NB: In this tutorial, purple toggle lists provide extra details about the usage of PEPFlow. They are useful for deeper exploration or research, but can be skipped on a first read.
Then, we declare the four ingredients of algorithm analysis:
function class: \(L\)-smooth convex functions;
algorithm of interest: gradient descent method;
initial condition: initial point and optimum are not too far away \(\|x_0 - x_\star\|^2 \leq R^2\);
performance metric: objective gap \(f(x_k) - f(x_\star)\).
PEPFlow allows us to describe these objects in a high-level way that mirrors the mathematical setup. We first create a PEPBuilder object which hold all the information needed to construct and solve PEPs.
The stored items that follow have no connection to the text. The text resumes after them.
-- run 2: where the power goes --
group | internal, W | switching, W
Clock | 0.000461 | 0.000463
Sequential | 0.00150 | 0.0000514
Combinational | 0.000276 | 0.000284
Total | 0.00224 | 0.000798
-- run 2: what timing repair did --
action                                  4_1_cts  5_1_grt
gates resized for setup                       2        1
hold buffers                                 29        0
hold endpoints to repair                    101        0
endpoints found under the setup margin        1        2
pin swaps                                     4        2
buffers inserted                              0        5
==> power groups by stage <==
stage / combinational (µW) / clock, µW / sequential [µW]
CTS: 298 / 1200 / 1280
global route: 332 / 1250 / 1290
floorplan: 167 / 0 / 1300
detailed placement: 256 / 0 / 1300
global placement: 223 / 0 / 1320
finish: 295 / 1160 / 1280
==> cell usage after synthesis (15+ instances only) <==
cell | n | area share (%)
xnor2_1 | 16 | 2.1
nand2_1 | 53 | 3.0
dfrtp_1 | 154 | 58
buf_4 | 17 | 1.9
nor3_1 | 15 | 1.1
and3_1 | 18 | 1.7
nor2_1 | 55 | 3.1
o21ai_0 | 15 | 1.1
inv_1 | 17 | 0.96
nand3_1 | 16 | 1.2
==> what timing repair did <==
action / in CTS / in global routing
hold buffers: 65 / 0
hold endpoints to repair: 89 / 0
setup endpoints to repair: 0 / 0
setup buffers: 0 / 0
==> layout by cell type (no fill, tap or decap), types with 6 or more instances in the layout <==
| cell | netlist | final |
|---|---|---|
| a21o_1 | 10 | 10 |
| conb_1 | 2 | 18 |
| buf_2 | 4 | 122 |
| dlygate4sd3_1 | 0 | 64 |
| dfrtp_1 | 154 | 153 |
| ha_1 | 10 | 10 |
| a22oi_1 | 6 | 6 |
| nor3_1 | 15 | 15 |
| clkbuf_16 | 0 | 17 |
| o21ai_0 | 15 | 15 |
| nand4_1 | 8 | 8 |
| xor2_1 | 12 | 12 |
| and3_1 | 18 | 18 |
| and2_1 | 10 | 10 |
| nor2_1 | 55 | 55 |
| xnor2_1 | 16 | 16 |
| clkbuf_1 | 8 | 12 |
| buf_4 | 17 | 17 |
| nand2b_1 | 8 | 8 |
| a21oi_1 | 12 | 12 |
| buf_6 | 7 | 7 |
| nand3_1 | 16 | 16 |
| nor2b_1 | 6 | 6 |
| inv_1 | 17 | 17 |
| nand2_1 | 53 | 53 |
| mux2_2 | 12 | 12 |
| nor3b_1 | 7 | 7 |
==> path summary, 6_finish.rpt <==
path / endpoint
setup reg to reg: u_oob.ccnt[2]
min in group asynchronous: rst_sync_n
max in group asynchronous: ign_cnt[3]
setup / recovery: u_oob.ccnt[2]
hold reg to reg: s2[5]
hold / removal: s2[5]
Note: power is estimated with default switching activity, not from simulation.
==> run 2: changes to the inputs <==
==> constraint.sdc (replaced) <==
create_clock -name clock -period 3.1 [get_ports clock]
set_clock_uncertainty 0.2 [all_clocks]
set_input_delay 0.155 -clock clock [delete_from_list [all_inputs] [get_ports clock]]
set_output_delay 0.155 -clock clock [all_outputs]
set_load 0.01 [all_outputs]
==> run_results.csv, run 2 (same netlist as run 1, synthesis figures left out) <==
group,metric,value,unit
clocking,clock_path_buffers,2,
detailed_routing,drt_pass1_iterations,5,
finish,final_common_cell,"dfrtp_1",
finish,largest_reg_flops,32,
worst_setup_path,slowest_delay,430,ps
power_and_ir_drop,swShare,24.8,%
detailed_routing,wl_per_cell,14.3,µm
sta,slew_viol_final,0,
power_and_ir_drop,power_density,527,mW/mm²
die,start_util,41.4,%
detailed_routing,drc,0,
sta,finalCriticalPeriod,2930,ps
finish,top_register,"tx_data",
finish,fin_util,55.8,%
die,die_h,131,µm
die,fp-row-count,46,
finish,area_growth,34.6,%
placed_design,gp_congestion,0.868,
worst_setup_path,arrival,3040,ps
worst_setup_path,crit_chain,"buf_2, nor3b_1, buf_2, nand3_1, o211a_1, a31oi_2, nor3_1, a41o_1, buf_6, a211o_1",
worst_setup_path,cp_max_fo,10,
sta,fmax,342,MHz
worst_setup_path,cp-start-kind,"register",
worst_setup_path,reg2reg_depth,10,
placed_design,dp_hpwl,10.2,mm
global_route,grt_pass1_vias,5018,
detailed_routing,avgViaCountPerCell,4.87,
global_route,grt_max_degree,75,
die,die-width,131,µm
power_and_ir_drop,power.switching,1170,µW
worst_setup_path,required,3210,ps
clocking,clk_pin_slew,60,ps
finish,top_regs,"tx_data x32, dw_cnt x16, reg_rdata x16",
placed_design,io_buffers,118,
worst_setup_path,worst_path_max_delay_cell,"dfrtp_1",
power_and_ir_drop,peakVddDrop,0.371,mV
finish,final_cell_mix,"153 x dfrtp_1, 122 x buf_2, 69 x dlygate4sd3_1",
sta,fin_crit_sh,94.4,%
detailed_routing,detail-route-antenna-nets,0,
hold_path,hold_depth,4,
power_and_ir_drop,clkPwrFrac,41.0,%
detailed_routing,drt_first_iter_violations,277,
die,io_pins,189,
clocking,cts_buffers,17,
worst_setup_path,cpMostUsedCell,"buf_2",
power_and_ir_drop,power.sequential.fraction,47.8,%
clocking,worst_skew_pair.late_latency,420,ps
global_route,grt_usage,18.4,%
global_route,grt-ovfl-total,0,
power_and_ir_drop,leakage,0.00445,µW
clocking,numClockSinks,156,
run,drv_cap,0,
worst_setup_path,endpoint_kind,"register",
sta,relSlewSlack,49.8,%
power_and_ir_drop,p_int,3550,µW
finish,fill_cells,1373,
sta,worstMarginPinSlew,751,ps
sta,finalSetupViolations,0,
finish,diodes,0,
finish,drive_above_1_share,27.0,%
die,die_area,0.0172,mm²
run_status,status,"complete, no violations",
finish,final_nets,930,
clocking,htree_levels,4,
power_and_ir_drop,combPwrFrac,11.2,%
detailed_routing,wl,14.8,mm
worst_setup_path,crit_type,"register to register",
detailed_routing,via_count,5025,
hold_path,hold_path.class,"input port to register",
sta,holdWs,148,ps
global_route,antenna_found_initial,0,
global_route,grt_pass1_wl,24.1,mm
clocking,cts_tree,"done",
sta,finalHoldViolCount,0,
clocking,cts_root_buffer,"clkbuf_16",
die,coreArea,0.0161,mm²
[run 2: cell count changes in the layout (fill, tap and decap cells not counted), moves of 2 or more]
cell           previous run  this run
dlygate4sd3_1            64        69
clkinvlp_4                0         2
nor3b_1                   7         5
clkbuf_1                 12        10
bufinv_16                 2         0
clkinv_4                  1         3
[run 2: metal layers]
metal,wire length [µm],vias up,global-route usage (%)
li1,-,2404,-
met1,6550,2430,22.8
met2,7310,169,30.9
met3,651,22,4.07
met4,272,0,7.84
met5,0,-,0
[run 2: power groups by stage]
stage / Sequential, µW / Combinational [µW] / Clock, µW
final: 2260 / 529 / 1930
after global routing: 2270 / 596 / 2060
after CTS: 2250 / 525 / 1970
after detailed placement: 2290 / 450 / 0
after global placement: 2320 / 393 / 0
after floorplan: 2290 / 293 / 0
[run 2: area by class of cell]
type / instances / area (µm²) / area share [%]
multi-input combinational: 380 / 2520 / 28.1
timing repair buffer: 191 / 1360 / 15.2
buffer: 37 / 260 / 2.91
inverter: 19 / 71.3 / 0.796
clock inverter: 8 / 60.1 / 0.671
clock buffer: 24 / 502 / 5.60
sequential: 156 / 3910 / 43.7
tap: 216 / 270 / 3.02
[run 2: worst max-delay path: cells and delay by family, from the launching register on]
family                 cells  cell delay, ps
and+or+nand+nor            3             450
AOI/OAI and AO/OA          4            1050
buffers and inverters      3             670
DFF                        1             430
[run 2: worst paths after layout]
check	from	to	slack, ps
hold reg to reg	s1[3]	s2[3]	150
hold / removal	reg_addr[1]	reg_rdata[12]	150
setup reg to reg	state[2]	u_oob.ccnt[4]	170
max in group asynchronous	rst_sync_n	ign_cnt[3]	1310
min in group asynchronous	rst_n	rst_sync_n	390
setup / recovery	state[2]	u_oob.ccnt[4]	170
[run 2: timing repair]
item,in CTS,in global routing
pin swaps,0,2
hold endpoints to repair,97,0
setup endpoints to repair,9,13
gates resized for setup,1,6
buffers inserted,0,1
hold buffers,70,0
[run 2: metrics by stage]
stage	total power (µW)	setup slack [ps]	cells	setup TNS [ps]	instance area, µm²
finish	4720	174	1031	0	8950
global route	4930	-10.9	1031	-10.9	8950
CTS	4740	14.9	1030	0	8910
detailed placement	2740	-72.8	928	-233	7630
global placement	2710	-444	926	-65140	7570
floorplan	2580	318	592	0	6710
pep_builder = pf.PEPBuilder(ctx)
More on PEPBuilder
A PEPBuilder object requires passing in a PEPContext object as an argument. Using the Scalar and Vector objects managed by the PEPContext object, we can define the performance metric and initial condition for the PEPBuilder object to store.
We now define an \(L\)-smooth convex function \(f\) and set a stationary point called x_star.
L = pf.Parameter("L")
# Define function class
f = pf.SmoothConvexFunction(is_basis=True, tags=["f"], L=L)
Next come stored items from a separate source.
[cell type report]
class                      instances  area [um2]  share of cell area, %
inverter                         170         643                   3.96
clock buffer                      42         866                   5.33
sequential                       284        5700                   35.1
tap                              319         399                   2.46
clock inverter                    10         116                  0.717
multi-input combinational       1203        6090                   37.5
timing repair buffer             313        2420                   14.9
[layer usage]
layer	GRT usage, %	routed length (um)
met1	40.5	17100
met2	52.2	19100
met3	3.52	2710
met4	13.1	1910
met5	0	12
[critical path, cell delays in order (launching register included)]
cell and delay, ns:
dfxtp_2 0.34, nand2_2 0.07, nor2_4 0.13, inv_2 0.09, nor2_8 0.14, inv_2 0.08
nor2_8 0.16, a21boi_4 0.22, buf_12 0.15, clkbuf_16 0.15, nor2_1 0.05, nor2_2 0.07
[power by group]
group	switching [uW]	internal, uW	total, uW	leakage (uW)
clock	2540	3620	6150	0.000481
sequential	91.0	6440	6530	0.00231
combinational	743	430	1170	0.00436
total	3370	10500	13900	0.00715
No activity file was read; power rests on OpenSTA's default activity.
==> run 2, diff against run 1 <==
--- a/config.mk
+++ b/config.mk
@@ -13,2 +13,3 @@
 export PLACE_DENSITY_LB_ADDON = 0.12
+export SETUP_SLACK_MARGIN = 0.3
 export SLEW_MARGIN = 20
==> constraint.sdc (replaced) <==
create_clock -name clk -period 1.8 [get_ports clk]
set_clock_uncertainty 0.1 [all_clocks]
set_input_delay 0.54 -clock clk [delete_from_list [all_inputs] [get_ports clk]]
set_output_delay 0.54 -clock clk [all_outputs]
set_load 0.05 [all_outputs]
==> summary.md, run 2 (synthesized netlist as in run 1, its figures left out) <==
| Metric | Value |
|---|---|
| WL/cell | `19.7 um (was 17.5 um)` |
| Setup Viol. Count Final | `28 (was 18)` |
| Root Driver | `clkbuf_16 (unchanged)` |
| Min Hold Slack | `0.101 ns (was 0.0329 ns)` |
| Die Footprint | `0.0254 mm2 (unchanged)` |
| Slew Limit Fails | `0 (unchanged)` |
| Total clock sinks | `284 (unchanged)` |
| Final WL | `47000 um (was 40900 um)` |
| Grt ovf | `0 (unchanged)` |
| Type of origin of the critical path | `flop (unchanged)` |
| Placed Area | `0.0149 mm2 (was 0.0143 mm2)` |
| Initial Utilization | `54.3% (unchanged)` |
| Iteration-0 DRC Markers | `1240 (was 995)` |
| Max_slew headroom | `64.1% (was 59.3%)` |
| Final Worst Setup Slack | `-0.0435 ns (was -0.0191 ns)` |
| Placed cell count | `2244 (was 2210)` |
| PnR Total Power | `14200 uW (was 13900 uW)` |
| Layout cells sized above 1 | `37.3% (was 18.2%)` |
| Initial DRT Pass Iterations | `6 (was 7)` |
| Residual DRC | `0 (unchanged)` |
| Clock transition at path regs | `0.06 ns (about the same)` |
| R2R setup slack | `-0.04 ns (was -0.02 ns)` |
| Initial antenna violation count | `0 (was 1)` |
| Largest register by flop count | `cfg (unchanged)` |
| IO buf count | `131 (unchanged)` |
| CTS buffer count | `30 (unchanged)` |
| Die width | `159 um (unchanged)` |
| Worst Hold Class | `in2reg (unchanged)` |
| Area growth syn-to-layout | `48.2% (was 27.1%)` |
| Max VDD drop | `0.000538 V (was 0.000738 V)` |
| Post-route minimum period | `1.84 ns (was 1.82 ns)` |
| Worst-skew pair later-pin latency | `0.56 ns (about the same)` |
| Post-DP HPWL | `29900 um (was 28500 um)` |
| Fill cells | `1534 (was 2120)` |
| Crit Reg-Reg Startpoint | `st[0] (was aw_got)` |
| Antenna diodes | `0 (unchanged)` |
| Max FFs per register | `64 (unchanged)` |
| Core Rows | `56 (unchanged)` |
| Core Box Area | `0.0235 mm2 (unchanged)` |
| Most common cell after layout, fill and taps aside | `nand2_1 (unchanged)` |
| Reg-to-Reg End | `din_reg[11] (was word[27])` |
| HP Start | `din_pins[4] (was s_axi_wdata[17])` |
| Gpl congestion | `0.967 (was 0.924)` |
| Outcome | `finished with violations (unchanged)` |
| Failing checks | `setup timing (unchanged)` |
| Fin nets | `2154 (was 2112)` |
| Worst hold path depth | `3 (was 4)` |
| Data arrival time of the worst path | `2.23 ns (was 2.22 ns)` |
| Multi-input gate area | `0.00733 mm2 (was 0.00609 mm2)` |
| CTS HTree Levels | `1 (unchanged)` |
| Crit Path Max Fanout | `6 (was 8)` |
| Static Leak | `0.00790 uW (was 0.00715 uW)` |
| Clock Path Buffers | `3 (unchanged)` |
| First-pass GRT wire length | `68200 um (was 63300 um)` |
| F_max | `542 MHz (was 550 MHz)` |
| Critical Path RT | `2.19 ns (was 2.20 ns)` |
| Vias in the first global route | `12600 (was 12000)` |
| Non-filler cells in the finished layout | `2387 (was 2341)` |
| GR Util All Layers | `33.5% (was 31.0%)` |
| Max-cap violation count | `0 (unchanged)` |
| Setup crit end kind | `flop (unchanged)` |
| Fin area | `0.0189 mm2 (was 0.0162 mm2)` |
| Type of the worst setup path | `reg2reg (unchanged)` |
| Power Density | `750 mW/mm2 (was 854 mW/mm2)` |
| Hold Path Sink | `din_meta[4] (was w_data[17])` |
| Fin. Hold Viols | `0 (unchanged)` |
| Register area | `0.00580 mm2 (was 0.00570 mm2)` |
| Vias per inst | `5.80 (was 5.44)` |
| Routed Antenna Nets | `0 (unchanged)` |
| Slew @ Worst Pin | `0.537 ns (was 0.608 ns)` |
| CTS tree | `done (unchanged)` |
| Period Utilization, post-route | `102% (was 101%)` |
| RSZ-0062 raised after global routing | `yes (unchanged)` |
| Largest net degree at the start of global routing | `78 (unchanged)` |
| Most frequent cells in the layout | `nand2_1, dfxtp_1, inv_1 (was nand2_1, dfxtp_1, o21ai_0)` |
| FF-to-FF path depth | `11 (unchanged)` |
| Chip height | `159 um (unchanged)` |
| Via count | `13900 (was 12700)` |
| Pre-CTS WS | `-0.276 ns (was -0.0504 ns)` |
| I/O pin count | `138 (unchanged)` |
x_star = f.set_stationary_point("x_star")
More on defining Function objects
PEPFlow offers several types of functions classes such as SmoothConvexFunction and ConvexFunction. The is_basis argument takes a boolean that designates whether the created Function object is formed as a linear combination of other Function objects. The tags argument takes in a list of strings which can be used to access the Function object through the method get_func_or_oper_by_tag. The last element of the tags list will be used to display the Function object.
More on Parameter objects
The Parameter objects can be thought of as mathematical variables. As we will see later on in the tutorial, when we perform specific operations such as solving the PEP problem, we will need to supply explicit values for the Parameter object.
More on tags
Mathematical objects in PEPFlow contain a list of user-provided strings called tags. These tags are used to access the mathematical objects easily and to display the mathematical object cleanly.
Now, we declare the initial condition \(\lVert x_0 - x_\star \rVert^2 \leq R^2\).
R = pf.Parameter("R")
# Set the initial condition
x = pf.Vector(is_basis=True, tags=["x_0"]) # The first iterate
pep_builder.add_initial_constraint(
((x - x_star) ** 2).le(R**2, name="initial_condition")
)
More on Vector objects
A Vector object represents an element of a pre-Hilbert space and is one of the key fundamental mathematical objects that PEPFlow provides. The is_basis argument takes a boolean that designates whether the created Vector object is formed as a linear combination of other Vector objects. The tags argument takes in a list of strings which can be used to access the Vector object easily from a context that manages it. The last element of the tags list will be used to display the Vector object.
More on ScalarConstraint objects
The code ((x - x_star) ** 2).le(R**2, name="initial_condition") creates a ScalarConstraint object which represent a scalar constraint used in the PEP. A ScalarConstraint object requires 4 components:
a
Scalarobject for the left hand side of the constraint;a
Scalarobject for the right hand side of the constraint;the type of constraint, e.g., (
le,geq,eq);a user-provided name for the constraint.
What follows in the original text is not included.